● RECORDS SUPPLIED:

*** Block opens ***

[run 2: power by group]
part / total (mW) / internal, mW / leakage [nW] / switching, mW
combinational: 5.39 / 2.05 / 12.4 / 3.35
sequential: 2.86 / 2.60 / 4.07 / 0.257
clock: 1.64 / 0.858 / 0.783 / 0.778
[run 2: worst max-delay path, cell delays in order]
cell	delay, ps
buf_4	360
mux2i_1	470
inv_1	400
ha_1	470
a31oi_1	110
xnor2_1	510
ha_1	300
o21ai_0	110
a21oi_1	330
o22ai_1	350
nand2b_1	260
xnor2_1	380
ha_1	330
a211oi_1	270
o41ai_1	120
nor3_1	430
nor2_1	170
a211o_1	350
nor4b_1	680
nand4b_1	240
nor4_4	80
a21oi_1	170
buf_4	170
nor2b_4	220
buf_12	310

*** Block closes ***
*** Block opens ***

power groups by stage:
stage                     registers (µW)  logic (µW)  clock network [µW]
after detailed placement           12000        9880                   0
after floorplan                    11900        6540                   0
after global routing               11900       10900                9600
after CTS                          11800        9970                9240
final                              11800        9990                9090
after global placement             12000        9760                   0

*** Block closes ***
*** Block opens ***

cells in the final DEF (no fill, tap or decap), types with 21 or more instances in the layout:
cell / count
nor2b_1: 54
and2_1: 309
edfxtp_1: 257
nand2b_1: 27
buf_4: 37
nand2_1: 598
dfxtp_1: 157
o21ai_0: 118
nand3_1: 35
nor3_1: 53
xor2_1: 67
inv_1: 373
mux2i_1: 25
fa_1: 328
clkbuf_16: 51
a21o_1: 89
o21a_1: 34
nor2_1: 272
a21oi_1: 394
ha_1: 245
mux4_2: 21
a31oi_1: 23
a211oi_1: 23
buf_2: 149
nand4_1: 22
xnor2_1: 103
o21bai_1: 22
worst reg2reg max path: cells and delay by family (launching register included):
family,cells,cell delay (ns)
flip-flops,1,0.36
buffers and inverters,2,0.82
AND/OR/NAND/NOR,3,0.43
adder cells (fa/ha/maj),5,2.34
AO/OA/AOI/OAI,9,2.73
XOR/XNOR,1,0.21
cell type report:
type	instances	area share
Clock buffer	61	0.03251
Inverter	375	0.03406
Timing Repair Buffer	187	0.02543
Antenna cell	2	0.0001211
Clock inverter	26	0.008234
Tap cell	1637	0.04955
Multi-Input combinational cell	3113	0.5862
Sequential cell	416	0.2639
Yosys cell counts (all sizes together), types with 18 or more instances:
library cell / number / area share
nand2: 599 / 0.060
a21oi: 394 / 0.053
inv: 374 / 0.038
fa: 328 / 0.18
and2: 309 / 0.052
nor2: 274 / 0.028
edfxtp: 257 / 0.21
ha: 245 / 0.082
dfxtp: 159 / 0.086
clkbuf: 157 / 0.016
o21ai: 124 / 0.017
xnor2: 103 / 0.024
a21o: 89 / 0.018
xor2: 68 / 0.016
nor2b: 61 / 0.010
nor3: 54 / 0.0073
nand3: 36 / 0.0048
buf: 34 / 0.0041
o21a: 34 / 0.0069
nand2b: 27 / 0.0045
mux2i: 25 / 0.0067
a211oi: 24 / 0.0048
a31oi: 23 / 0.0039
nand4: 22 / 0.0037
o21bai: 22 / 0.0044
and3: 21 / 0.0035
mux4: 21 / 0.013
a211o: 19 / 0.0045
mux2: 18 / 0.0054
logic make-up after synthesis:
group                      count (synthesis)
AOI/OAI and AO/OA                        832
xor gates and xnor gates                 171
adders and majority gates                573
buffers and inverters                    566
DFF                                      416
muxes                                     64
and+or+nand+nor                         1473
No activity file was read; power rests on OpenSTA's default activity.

*** Block closes ***

Throughout the material above, find lines holding the word "global", then copy them.

after global routing               11900       10900                9600
after global placement             12000        9760                   0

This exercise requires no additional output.